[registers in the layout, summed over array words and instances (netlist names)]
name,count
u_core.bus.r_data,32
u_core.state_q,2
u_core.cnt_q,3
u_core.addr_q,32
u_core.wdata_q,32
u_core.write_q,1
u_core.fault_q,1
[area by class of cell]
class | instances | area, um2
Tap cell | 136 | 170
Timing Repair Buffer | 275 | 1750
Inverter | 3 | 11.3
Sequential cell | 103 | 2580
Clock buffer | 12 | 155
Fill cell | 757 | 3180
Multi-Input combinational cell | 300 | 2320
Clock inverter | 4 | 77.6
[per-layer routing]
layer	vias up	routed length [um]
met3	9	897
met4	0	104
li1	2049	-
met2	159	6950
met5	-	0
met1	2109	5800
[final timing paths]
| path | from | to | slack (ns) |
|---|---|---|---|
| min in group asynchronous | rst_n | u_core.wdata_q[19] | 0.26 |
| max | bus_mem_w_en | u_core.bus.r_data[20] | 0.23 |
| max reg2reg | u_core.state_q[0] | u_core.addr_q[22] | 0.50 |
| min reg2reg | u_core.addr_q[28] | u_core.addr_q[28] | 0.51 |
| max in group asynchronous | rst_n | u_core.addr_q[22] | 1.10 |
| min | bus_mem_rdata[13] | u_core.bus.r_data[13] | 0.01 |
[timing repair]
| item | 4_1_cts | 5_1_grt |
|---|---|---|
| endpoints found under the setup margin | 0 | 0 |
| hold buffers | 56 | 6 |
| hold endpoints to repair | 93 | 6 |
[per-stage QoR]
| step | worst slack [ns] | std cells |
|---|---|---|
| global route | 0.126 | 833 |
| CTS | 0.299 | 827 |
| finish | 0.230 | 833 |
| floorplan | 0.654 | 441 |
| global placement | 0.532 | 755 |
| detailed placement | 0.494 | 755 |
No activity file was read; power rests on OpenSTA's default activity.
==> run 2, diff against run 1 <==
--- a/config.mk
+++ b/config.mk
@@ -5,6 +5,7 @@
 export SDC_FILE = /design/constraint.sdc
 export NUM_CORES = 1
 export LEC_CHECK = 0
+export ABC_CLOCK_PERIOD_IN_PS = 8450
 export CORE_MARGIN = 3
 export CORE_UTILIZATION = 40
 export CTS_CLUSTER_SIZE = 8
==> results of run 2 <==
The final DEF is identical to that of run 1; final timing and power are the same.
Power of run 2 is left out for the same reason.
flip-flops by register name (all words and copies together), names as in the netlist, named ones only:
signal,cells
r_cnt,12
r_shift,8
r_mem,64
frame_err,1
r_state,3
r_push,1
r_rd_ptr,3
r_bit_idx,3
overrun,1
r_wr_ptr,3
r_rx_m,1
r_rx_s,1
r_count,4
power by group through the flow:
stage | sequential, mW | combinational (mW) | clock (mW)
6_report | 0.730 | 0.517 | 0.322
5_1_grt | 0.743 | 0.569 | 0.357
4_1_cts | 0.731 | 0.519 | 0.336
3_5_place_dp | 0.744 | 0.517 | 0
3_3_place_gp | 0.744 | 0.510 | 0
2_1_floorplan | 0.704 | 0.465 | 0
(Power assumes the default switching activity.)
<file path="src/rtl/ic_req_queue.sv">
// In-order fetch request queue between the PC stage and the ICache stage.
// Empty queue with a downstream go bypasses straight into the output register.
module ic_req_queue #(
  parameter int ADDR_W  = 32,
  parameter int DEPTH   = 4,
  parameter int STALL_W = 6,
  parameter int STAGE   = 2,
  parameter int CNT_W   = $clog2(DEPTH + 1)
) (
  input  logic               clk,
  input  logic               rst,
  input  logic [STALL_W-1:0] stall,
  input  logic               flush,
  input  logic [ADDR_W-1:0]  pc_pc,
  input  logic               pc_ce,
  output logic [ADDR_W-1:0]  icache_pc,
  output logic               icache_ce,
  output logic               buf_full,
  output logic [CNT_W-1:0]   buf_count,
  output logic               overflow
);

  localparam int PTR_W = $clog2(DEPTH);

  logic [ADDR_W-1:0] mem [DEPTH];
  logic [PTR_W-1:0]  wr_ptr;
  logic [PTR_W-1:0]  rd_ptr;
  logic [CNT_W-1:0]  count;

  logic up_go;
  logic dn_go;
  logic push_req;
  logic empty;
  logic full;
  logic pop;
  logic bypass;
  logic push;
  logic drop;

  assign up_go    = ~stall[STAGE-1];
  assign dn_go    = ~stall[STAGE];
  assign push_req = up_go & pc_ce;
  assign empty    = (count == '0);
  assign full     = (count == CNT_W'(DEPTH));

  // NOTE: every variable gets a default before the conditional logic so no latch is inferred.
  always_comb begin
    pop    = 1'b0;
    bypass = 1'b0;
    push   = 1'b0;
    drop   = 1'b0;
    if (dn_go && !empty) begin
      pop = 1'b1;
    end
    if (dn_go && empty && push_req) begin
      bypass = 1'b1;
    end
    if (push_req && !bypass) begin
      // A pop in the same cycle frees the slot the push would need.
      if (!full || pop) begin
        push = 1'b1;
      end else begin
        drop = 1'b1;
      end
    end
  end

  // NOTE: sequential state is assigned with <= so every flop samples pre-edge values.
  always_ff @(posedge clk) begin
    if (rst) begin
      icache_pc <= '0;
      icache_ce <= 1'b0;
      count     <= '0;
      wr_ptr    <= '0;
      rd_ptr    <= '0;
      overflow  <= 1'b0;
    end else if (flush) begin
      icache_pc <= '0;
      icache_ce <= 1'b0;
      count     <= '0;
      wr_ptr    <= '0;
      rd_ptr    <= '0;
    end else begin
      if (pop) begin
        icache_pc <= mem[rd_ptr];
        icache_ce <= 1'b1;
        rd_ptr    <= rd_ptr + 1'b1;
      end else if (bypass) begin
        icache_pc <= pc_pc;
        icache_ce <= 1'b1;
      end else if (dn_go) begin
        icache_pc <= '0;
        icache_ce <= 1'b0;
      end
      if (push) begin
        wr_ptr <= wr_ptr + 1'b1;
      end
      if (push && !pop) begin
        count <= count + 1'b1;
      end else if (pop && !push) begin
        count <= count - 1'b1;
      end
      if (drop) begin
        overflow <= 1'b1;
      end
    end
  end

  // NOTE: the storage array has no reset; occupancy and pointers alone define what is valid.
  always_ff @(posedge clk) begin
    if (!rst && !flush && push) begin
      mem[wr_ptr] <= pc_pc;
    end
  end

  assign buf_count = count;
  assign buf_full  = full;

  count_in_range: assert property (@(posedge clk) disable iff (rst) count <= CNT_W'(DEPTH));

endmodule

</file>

====

» **EXERCISE DESCRIPTION**: Print each line of the data exactly as it was written.

» **TASK ANSWER**:
[registers in the layout, summed over array words and instances (netlist names)]
name,count
u_core.bus.r_data,32
u_core.state_q,2
u_core.cnt_q,3
u_core.addr_q,32
u_core.wdata_q,32
u_core.write_q,1
u_core.fault_q,1
[area by class of cell]
class | instances | area, um2
Tap cell | 136 | 170
Timing Repair Buffer | 275 | 1750
Inverter | 3 | 11.3
Sequential cell | 103 | 2580
Clock buffer | 12 | 155
Fill cell | 757 | 3180
Multi-Input combinational cell | 300 | 2320
Clock inverter | 4 | 77.6
[per-layer routing]
layer	vias up	routed length [um]
met3	9	897
met4	0	104
li1	2049	-
met2	159	6950
met5	-	0
met1	2109	5800
[final timing paths]
| path | from | to | slack (ns) |
|---|---|---|---|
| min in group asynchronous | rst_n | u_core.wdata_q[19] | 0.26 |
| max | bus_mem_w_en | u_core.bus.r_data[20] | 0.23 |
| max reg2reg | u_core.state_q[0] | u_core.addr_q[22] | 0.50 |
| min reg2reg | u_core.addr_q[28] | u_core.addr_q[28] | 0.51 |
| max in group asynchronous | rst_n | u_core.addr_q[22] | 1.10 |
| min | bus_mem_rdata[13] | u_core.bus.r_data[13] | 0.01 |
[timing repair]
| item | 4_1_cts | 5_1_grt |
|---|---|---|
| endpoints found under the setup margin | 0 | 0 |
| hold buffers | 56 | 6 |
| hold endpoints to repair | 93 | 6 |
[per-stage QoR]
| step | worst slack [ns] | std cells |
|---|---|---|
| global route | 0.126 | 833 |
| CTS | 0.299 | 827 |
| finish | 0.230 | 833 |
| floorplan | 0.654 | 441 |
| global placement | 0.532 | 755 |
| detailed placement | 0.494 | 755 |
No activity file was read; power rests on OpenSTA's default activity.
==> run 2, diff against run 1 <==
--- a/config.mk
+++ b/config.mk
@@ -5,6 +5,7 @@
 export SDC_FILE = /design/constraint.sdc
 export NUM_CORES = 1
 export LEC_CHECK = 0
+export ABC_CLOCK_PERIOD_IN_PS = 8450
 export CORE_MARGIN = 3
 export CORE_UTILIZATION = 40
 export CTS_CLUSTER_SIZE = 8
==> results of run 2 <==
The final DEF is identical to that of run 1; final timing and power are the same.
Power of run 2 is left out for the same reason.
flip-flops by register name (all words and copies together), names as in the netlist, named ones only:
signal,cells
r_cnt,12
r_shift,8
r_mem,64
frame_err,1
r_state,3
r_push,1
r_rd_ptr,3
r_bit_idx,3
overrun,1
r_wr_ptr,3
r_rx_m,1
r_rx_s,1
r_count,4
power by group through the flow:
stage | sequential, mW | combinational (mW) | clock (mW)
6_report | 0.730 | 0.517 | 0.322
5_1_grt | 0.743 | 0.569 | 0.357
4_1_cts | 0.731 | 0.519 | 0.336
3_5_place_dp | 0.744 | 0.517 | 0
3_3_place_gp | 0.744 | 0.510 | 0
2_1_floorplan | 0.704 | 0.465 | 0
(Power assumes the default switching activity.)
<file path="src/rtl/ic_req_queue.sv">
// In-order fetch request queue between the PC stage and the ICache stage.
// Empty queue with a downstream go bypasses straight into the output register.
module ic_req_queue #(
  parameter int ADDR_W  = 32,
  parameter int DEPTH   = 4,
  parameter int STALL_W = 6,
  parameter int STAGE   = 2,
  parameter int CNT_W   = $clog2(DEPTH + 1)
) (
  input  logic               clk,
  input  logic               rst,
  input  logic [STALL_W-1:0] stall,
  input  logic               flush,
  input  logic [ADDR_W-1:0]  pc_pc,
  input  logic               pc_ce,
  output logic [ADDR_W-1:0]  icache_pc,
  output logic               icache_ce,
  output logic               buf_full,
  output logic [CNT_W-1:0]   buf_count,
  output logic               overflow
);

  localparam int PTR_W = $clog2(DEPTH);

  logic [ADDR_W-1:0] mem [DEPTH];
  logic [PTR_W-1:0]  wr_ptr;
  logic [PTR_W-1:0]  rd_ptr;
  logic [CNT_W-1:0]  count;

  logic up_go;
  logic dn_go;
  logic push_req;
  logic empty;
  logic full;
  logic pop;
  logic bypass;
  logic push;
  logic drop;

  assign up_go    = ~stall[STAGE-1];
  assign dn_go    = ~stall[STAGE];
  assign push_req = up_go & pc_ce;
  assign empty    = (count == '0);
  assign full     = (count == CNT_W'(DEPTH));

  // NOTE: every variable gets a default before the conditional logic so no latch is inferred.
  always_comb begin
    pop    = 1'b0;
    bypass = 1'b0;
    push   = 1'b0;
    drop   = 1'b0;
    if (dn_go && !empty) begin
      pop = 1'b1;
    end
    if (dn_go && empty && push_req) begin
      bypass = 1'b1;
    end
    if (push_req && !bypass) begin
      // A pop in the same cycle frees the slot the push would need.
      if (!full || pop) begin
        push = 1'b1;
      end else begin
        drop = 1'b1;
      end
    end
  end

  // NOTE: sequential state is assigned with <= so every flop samples pre-edge values.
  always_ff @(posedge clk) begin
    if (rst) begin
      icache_pc <= '0;
      icache_ce <= 1'b0;
      count     <= '0;
      wr_ptr    <= '0;
      rd_ptr    <= '0;
      overflow  <= 1'b0;
    end else if (flush) begin
      icache_pc <= '0;
      icache_ce <= 1'b0;
      count     <= '0;
      wr_ptr    <= '0;
      rd_ptr    <= '0;
    end else begin
      if (pop) begin
        icache_pc <= mem[rd_ptr];
        icache_ce <= 1'b1;
        rd_ptr    <= rd_ptr + 1'b1;
      end else if (bypass) begin
        icache_pc <= pc_pc;
        icache_ce <= 1'b1;
      end else if (dn_go) begin
        icache_pc <= '0;
        icache_ce <= 1'b0;
      end
      if (push) begin
        wr_ptr <= wr_ptr + 1'b1;
      end
      if (push && !pop) begin
        count <= count + 1'b1;
      end else if (pop && !push) begin
        count <= count - 1'b1;
      end
      if (drop) begin
        overflow <= 1'b1;
      end
    end
  end

  // NOTE: the storage array has no reset; occupancy and pointers alone define what is valid.
  always_ff @(posedge clk) begin
    if (!rst && !flush && push) begin
      mem[wr_ptr] <= pc_pc;
    end
  end

  assign buf_count = count;
  assign buf_full  = full;

  count_in_range: assert property (@(posedge clk) disable iff (rst) count <= CNT_W'(DEPTH));

endmodule

</file>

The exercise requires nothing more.